The Orca Research Pod has made an important discovery that puts Google Cloud Dataproc clusters at risk for data theft, manipulation or loss. This is due to a lack of security controls of the underlying Open Source Software (OSS) managed solution which allows an attacker with knowledge of the Dataproc IP address to access it without any authentication.

Even though Google’s Dataproc documentation highlights this potential security risk and suggests to avoid open firewall rules on a public network, they don’t take into account the risk of an attacker already having an initial foothold on a Compute Engine instance – which would give them unauthenticated access to GCP Dataproc as well.

Orca Security immediately reported the findings to the Google Security Team who labeled the attack flow an ‘Abuse Risk’. However, at the time of this writing, this design flaw has not been fixed. To avoid exposure, it’s up to organizations themselves to ensure that their GCP Dataproc clusters are not configured in a way that makes them vulnerable. 

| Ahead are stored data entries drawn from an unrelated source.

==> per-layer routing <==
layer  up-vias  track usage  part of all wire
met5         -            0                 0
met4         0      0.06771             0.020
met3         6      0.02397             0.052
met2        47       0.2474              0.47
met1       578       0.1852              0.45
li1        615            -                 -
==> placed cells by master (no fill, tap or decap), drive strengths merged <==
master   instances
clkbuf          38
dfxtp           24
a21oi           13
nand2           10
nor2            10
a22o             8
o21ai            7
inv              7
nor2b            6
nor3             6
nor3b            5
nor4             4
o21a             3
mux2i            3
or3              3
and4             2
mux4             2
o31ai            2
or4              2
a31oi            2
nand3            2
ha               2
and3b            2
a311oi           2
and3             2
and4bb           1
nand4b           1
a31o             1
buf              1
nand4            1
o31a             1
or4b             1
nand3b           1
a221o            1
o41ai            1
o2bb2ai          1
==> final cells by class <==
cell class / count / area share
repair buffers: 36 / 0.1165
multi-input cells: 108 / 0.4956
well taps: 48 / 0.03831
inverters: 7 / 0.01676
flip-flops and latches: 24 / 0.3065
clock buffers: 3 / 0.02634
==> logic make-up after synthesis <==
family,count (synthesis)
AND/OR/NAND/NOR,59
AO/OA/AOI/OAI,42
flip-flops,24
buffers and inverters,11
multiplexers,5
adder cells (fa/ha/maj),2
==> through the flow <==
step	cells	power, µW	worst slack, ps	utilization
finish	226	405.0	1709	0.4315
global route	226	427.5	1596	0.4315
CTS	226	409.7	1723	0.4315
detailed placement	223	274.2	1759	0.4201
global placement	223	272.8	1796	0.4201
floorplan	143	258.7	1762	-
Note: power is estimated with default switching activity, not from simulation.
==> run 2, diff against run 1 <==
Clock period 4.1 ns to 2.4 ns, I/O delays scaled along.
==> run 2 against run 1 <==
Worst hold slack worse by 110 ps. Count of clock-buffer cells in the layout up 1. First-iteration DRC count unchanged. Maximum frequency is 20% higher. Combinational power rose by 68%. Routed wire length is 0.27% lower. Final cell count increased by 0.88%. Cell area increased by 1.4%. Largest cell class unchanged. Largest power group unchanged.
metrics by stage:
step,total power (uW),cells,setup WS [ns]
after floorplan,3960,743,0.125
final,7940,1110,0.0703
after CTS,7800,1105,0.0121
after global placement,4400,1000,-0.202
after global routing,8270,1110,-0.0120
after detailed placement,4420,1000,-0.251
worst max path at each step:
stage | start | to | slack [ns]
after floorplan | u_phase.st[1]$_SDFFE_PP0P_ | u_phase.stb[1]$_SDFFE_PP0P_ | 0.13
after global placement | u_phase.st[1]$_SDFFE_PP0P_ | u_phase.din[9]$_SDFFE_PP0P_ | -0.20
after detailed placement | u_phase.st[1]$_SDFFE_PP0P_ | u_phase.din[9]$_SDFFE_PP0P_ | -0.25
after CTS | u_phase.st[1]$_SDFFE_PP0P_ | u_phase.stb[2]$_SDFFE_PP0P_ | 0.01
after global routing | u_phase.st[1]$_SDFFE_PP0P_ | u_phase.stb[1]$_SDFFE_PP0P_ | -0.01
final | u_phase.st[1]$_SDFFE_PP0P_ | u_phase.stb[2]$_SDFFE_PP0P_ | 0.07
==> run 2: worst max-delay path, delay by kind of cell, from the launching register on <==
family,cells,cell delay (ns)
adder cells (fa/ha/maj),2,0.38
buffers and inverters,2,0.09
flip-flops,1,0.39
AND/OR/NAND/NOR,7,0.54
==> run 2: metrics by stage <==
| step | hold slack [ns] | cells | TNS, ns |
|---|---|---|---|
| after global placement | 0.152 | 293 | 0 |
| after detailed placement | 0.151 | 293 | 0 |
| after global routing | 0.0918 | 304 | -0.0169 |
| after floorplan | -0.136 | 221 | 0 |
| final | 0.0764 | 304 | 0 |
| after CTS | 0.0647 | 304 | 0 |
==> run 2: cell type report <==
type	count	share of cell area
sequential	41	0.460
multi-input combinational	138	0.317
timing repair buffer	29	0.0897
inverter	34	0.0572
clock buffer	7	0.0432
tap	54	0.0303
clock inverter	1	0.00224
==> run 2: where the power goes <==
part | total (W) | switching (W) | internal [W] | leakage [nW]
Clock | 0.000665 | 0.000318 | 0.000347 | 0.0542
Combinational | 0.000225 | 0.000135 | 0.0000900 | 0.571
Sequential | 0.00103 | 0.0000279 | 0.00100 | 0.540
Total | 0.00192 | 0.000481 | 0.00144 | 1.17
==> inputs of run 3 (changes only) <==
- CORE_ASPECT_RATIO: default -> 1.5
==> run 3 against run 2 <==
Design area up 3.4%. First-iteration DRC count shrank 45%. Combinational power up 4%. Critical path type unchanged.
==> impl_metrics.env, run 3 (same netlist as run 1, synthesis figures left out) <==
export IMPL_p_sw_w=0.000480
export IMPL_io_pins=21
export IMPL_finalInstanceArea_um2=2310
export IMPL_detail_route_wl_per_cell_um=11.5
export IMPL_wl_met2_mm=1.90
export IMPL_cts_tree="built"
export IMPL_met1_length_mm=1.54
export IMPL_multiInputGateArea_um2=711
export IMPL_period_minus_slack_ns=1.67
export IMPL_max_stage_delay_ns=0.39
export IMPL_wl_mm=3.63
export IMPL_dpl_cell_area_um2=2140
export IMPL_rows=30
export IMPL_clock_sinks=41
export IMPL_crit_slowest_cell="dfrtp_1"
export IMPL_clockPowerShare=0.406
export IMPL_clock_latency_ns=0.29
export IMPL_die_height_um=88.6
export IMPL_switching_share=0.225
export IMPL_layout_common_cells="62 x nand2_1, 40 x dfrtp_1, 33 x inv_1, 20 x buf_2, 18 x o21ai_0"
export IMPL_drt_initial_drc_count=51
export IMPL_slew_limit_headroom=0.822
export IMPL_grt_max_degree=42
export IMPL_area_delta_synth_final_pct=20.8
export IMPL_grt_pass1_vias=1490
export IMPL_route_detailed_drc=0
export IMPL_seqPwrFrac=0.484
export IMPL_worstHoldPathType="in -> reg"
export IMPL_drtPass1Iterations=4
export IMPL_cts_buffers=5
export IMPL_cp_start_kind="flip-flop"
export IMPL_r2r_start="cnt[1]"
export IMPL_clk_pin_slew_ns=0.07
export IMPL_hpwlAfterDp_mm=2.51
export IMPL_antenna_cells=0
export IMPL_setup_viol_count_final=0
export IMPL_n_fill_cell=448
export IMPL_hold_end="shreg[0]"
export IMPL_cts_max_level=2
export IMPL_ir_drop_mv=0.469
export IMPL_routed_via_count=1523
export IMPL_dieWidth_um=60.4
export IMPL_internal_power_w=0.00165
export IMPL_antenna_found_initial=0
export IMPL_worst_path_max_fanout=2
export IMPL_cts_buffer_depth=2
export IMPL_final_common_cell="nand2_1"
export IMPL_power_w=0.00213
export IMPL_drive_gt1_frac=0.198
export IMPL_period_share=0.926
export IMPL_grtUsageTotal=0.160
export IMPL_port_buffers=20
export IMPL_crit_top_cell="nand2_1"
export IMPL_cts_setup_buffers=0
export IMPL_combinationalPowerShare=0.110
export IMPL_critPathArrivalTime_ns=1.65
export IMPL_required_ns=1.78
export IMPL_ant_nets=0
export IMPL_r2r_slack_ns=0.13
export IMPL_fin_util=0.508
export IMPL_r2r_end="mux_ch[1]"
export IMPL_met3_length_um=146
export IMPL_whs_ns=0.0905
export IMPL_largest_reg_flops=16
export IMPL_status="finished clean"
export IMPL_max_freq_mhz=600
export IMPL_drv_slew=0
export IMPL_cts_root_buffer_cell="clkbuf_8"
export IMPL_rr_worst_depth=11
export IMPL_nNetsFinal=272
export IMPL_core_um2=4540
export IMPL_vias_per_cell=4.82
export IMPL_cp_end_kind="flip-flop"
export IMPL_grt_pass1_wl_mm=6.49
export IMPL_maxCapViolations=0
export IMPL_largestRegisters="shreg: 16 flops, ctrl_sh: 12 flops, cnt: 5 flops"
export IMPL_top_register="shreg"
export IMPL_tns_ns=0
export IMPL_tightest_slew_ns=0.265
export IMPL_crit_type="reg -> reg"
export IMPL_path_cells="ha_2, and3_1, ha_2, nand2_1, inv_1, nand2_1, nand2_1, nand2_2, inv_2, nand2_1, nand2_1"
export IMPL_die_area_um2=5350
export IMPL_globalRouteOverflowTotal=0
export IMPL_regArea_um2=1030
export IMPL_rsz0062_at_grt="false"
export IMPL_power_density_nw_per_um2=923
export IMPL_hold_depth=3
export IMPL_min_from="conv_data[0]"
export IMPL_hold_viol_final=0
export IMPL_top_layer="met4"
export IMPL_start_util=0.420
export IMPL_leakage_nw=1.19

In light of this, and due to the potential severity of such an attack, Orca decided to highlight this issue and help organizations increase their security posture to protect against this risk. In this blog, we give a detailed breakdown of the attack flow and provide recommendations on how organizations can minimize this risk. 

Executive Summary:

  • Orca Security discovered a potential abuse risk of GCP Dataproc clusters which allows a threat actor to impact sensitive data on the Apache Hadoop Distributed File System (HDFS) when a Compute Engine cluster is part of a public-facing virtual private cloud (VPC), or when the VPC is shared with other Compute Engine instances.
  • GCP includes a default VPC named ‘default’, which doesn’t allow inbound connections on ports other than 22 and 3389, but allows inbound connections from all ports on the internal subnet. This means that sharing a default VPC subnet with both Dataproc clusters and Compute Engine instances could expose a serious security threat which could lead to data corruption or theft.
  • Based on Orca Platform scans, 20% of organizations who use Dataproc have at least one cluster deployed on the default subnet VPC, which means that there’s a considerable chance it is served on the same internal address along with other Compute Engine servers and therefore makes it vulnerable.
  • After reporting the findings, the Google Security team labeled the attack flow as an ‘Abuse Risk’. However, at the time of writing, the design flaw has not been fixed.
  • To help organizations mitigate exposure to the issue, the Orca Cloud Security Platform alerts customers when any Dataproc clusters are misconfigured and vulnerable to this exploitation, along with providing remediation steps and code so that these instances can be remediated quickly.
  • To learn more about this threat, join our Orca Live ‘Ask the Experts’ on December 14th at 9 am PT, where Roi Nisimi, the Orca threat researcher who discovered the attack path, will be explaining more about how an attacker could gain access to data on a GCP Dataproc server. Roi will also be providing recommendations on how to avoid and mitigate vulnerable configurations.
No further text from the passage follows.